[config.mk]
export PLATFORM = sky130hd
export DESIGN_NAME = l_basic_op_unit
export DESIGN_NICKNAME = d
export VERILOG_FILES = /design/src/rtl/l_basic_op_unit.sv
export SDC_FILE = /design/constraint.sdc
export NUM_CORES = 1
export LEC_CHECK = 0
export CAP_MARGIN = 25
export CORE_ASPECT_RATIO = 2
export CORE_MARGIN = 4
export CORE_UTILIZATION = 48
export CTS_CLUSTER_SIZE = 30
export DETAILED_ROUTE_END_ITERATION = 8
export PLACE_DENSITY = 0.7
export SLEW_MARGIN = 5
export SYNTH_ARGS = -nofsm -noshare
export SYNTH_HDL_FRONTEND = slang
export SYNTH_SLANG_ARGS = --single-unit
[constraint.sdc]
create_clock -name clk -period 0.95 [get_ports clk]
set_input_delay 0.095 -clock clk [delete_from_list [all_inputs] [get_ports clk]]
set_output_delay 0.095 -clock clk [all_outputs]
set_load 0.02 [all_outputs]
[src/rtl/l_basic_op_unit.sv]
// Registered G.729 basic-operator unit: saturating L_add, L_mult and L_shr.
// Define L_BASIC_OP_STICKY_OVF_EN for a sticky overflow flag cleared by ovf_clr.
module l_basic_op_unit (
   input  logic        clk,
   input  logic        reset,
   input  logic        start,
   input  logic [1:0]  op,
   input  logic [31:0] a,
   input  logic [31:0] b,
   input  logic        ovf_clr,
   output logic [31:0] result,
   output logic        overflow,
   output logic        done
);

   typedef enum logic {StIdle, StDone} stateT;

   localparam logic [31:0] MaxPos = 32'h7FFF_FFFF;
   localparam logic [31:0] MaxNeg = 32'h8000_0000;

   stateT       state;
   logic [31:0] addSum, addRes, multA, multB, multProd, multRes;
   logic [31:0] shrRes, shlRes, shRes, opRes;
   logic [63:0] shlWide;
   logic [16:0] shlMag;
   logic [4:0]  shrAmt;
   logic        addOvf, multOvf, shlFits, shlOvf, shOvf, opOvf;

   // L_add
   assign addSum = a + b;
   assign addOvf = (a[31] == b[31]) && (addSum[31] != a[31]);
   assign addRes = addOvf ? (a[31] ? MaxNeg : MaxPos) : addSum;

   // L_mult: only 0x8000 * 0x8000 can exceed the doubled-product range
   assign multA    = {{16{a[15]}}, a[15:0]};
   assign multB    = {{16{b[15]}}, b[15:0]};
   assign multProd = multA * multB;
   assign multOvf  = (a[15:0] == 16'h8000) && (b[15:0] == 16'h8000);
   assign multRes  = multOvf ? MaxPos : (multProd << 1);

   // L_shr: counts of 31 and above fill with the sign bit
   assign shrAmt = (b[14:5] != 10'd0 || b[4:0] == 5'd31) ? 5'd31 : b[4:0];
   assign shrRes = $signed(a) >>> shrAmt;

   // Negative count: left shift by the magnitude; -32768 yields 32768
   assign shlMag  = 17'd0 - {b[15], b[15:0]};
   assign shlWide = {{32{a[31]}}, a} << shlMag[4:0];
   assign shlFits = (shlMag[16:5] == 12'd0) &&
                    ((&shlWide[63:31]) || !(|shlWide[63:31]));
   assign shlOvf  = (a != 32'd0) && !shlFits;
   assign shlRes  = (a == 32'd0) ? 32'd0 :
                    shlFits      ? shlWide[31:0] :
                    a[31]        ? MaxNeg : MaxPos;

   assign shRes = b[15] ? shlRes : shrRes;
   assign shOvf = b[15] & shlOvf;

   always_comb begin
      opRes = 32'd0;
      opOvf = 1'b0;
      unique case (op)
         2'b00: begin
            opRes = addRes;
            opOvf = addOvf;
         end
         2'b01: begin
            opRes = multRes;
            opOvf = multOvf;
         end
         2'b10: begin
            opRes = shRes;
            opOvf = shOvf;
         end
         default: begin
            opRes = 32'd0;
            opOvf = 1'b0;
         end
      endcase
   end

`ifndef L_BASIC_OP_STICKY_OVF_EN
   logic unusedOvfClr;
   assign unusedOvfClr = ovf_clr;
`endif

   always_ff @(posedge clk or posedge reset) begin
      if (reset) begin
         state    <= StIdle;
         result   <= 32'd0;
         overflow <= 1'b0;
      end else if (start) begin
         state  <= StDone;
         result <= opRes;
`ifdef L_BASIC_OP_STICKY_OVF_EN
         overflow <= (overflow & ~ovf_clr) | opOvf;
`else
         overflow <= opOvf;
`endif
      end else begin
         state <= StIdle;
`ifdef L_BASIC_OP_STICKY_OVF_EN
         if (ovf_clr) overflow <= 1'b0;
`endif
      end
   end

   assign done = (state == StDone);

endmodule
## src/rtl/jt12_pkg.sv

```systemverilog
`default_nettype none
// ============================================================================
// Module      : jt12_pkg
// Description : Shared constants for the FM core timer path: the address of
//               the timer control register, the bit layout of that register,
//               and the default Timer A / Timer B / prescaler widths.
//               decode_timer_ctl() unpacks a 0x27 data byte for the register
//               stage.
// Revision    : 1.0 - initial release
// ============================================================================
package jt12_pkg;

    // Timer control / CSM mode register address
    localparam logic [7:0] REG_TIMER = 8'h27;

    // Bit positions inside register 0x27
    localparam int LOAD_A = 0;
    localparam int LOAD_B = 1;
    localparam int EN_A   = 2;
    localparam int EN_B   = 3;
    localparam int CLR_A  = 4;
    localparam int CLR_B  = 5;

    // Default counter widths
    localparam int TIMER_AW      = 10;
    localparam int TIMER_BW      = 8;
    localparam int TIMER_PRESC_W = 4;

    typedef struct packed {
        logic clr_b;
        logic clr_a;
        logic en_b;
        logic en_a;
        logic load_b;
        logic load_a;
    } timer_ctl_t;

    function automatic timer_ctl_t decode_timer_ctl(input logic [7:0] data);
        timer_ctl_t ctl;
        ctl.load_a = data[LOAD_A];
        ctl.load_b = data[LOAD_B];
        ctl.en_a   = data[EN_A];
        ctl.en_b   = data[EN_B];
        ctl.clr_a  = data[CLR_A];
        ctl.clr_b  = data[CLR_B];
        return ctl;
    endfunction

endpackage
`default_nettype wire

```

## src/rtl/jt12_timer_cnt.sv

```systemverilog
`default_nettype none
// ============================================================================
// Module      : jt12_timer_cnt
// Description : Up-counter with preset reload, used for both Timer A and
//               Timer B. Counts towards all-ones; the tick after all-ones is
//               an overflow, which reloads the preset.
// Ports       : clk, rst  - clock, synchronous active-high reset
//               tick      - count enable (already qualified by the caller)
//               start     - run bit just went 0->1: load preset, no count
//               run       - timer running
//               preset    - reload value
//               cnt       - current count
//               ovf       - combinational: this cycle's tick overflows
// Revision    : 1.0 - initial release
// ============================================================================
module jt12_timer_cnt #(
    parameter int W = 10
) (
    input  logic         clk,
    input  logic         rst,
    input  logic         tick,
    input  logic         start,
    input  logic         run,
    input  logic [W-1:0] preset,
    output logic [W-1:0] cnt,
    output logic         ovf
);

    localparam logic [W-1:0] C_ONE = W'(1);

    logic [W-1:0] r_cnt;
    logic         w_at_max;
    logic         w_advance;

    assign w_at_max  = &r_cnt;
    // A start always wins over a coincident tick: the preset is loaded and
    // the tick is swallowed.
    assign w_advance = tick & run & ~start;

    always_ff @(posedge clk) begin
        if (rst) begin
            r_cnt <= '0;
        end else if (start) begin
            r_cnt <= preset;
        end else if (w_advance) begin
            // preset is sampled here, so a preset change while running only
            // takes effect at the next overflow
            r_cnt <= w_at_max ? preset : (r_cnt + C_ONE);
        end
    end

    assign cnt = r_cnt;
    assign ovf = w_advance & w_at_max;

endmodule
`default_nettype wire

```

## src/rtl/jt12_timer_unit.sv

```systemverilog
`default_nettype none
// ============================================================================
// Module      : jt12_timer_unit
// Description : Timer A / Timer B block of the FM core. Holds the run bits,
//               the Timer B prescaler, the status flags and the IRQ line.
//               The Timer A overflow pulse goes back to the register stage
//               for CSM key-on. All counting advances on clk_en only.
// Ports       : clk, rst               - clock, synchronous active-high reset
//               clk_en                 - sample-rate tick
//               timer_wr               - register 0x27 written this cycle
//               value_A / value_B      - timer presets
//               load_A / load_B        - run bits (valid with timer_wr)
//               enable_irq_A/B         - level, allow flag set
//               clr_flag_A/B           - flag clear (valid with timer_wr)
//               fast_timers            - bypass Timer B prescaler
//               flag_A / flag_B        - status flags
//               overflow_A             - one-cycle Timer A overflow pulse
//               irq_n                  - active-low interrupt
// Revision    : 1.0 - initial release
// ============================================================================
module jt12_timer_unit
    import jt12_pkg::*;
#(
    parameter int AW      = TIMER_AW,
    parameter int BW      = TIMER_BW,
    parameter int PRESC_W = TIMER_PRESC_W
) (
    input  logic          clk,
    input  logic          rst,
    input  logic          clk_en,
    input  logic          timer_wr,
    input  logic [AW-1:0] value_A,
    input  logic [BW-1:0] value_B,
    input  logic          load_A,
    input  logic          load_B,
    input  logic          enable_irq_A,
    input  logic          enable_irq_B,
    input  logic          clr_flag_A,
    input  logic          clr_flag_B,
    input  logic          fast_timers,
    output logic          flag_A,
    output logic          flag_B,
    output logic          overflow_A,
    output logic          irq_n
);

    localparam logic [PRESC_W-1:0] C_PRESC_ONE = PRESC_W'(1);

    logic               r_run_a;
    logic               r_run_b;
    logic [PRESC_W-1:0] r_presc;
    logic               r_flag_a;
    logic               r_flag_b;
    logic               r_overflow_a;
    logic               r_irq_n;

    logic               w_start_a;
    logic               w_start_b;
    logic               w_tick_b;
    logic               w_ovf_a;
    logic               w_ovf_b;
    logic [AW-1:0]      w_cnt_a;
    logic [BW-1:0]      w_cnt_b;
    logic               w_cnt_unused;

    // Reload only on a 0->1 run transition; rewriting 1 keeps counting.
    assign w_start_a = timer_wr & load_A & ~r_run_a;
    assign w_start_b = timer_wr & load_B & ~r_run_b;

    // Timer B advances once per prescaler wrap, or every tick in test mode.
    assign w_tick_b  = clk_en & ((&r_presc) | fast_timers);

    jt12_timer_cnt #(
        .W      (AW)
    ) u_timer_a (
        .clk    (clk),
        .rst    (rst),
        .tick   (clk_en),
        .start  (w_start_a),
        .run    (r_run_a),
        .preset (value_A),
        .cnt    (w_cnt_a),
        .ovf    (w_ovf_a)
    );

    jt12_timer_cnt #(
        .W      (BW)
    ) u_timer_b (
        .clk    (clk),
        .rst    (rst),
        .tick   (w_tick_b),
        .start  (w_start_b),
        .run    (r_run_b),
        .preset (value_B),
        .cnt    (w_cnt_b),
        .ovf    (w_ovf_b)
    );

    // Count values are kept as observation points only.
    assign w_cnt_unused = ^{w_cnt_a, w_cnt_b};

    always_ff @(posedge clk) begin
        if (rst) begin
            r_run_a      <= 1'b0;
            r_run_b      <= 1'b0;
            r_presc      <= '0;
            r_flag_a     <= 1'b0;
            r_flag_b     <= 1'b0;
            r_overflow_a <= 1'b0;
            r_irq_n      <= 1'b1;
        end else begin
            if (timer_wr) begin
                r_run_a <= load_A;
                r_run_b <= load_B;
            end

            // Free-running, independent of run_B
            if (clk_en) begin
                r_presc <= r_presc + C_PRESC_ONE;
            end

            // Not gated by enable_irq_A: CSM key-on needs every overflow.
            r_overflow_a <= w_ovf_a;

            // Set has priority over a coincident clear.
            if (w_ovf_a && enable_irq_A) begin
                r_flag_a <= 1'b1;
            end else if (timer_wr && clr_flag_A) begin
                r_flag_a <= 1'b0;
            end

            if (w_ovf_b && enable_irq_B) begin
                r_flag_b <= 1'b1;
            end else if (timer_wr && clr_flag_B) begin
                r_flag_b <= 1'b0;
            end

            // Follows the registered flags, hence one cycle behind them.
            r_irq_n <= ~(r_flag_a | r_flag_b);
        end
    end

    assign flag_A     = r_flag_a;
    assign flag_B     = r_flag_b;
    assign overflow_A = r_overflow_a;
    assign irq_n      = r_irq_n;

endmodule
`default_nettype wire

```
☆ ☆ ☆ ☆ ☆
## EXERCISE INSTRUCTIONS
Using the material above, return each line in which the word "synchronous" occurs.

## OUTPUT OF THE TASK
// Ports       : clk, rst  - clock, synchronous active-high reset
// Ports       : clk, rst               - clock, synchronous active-high reset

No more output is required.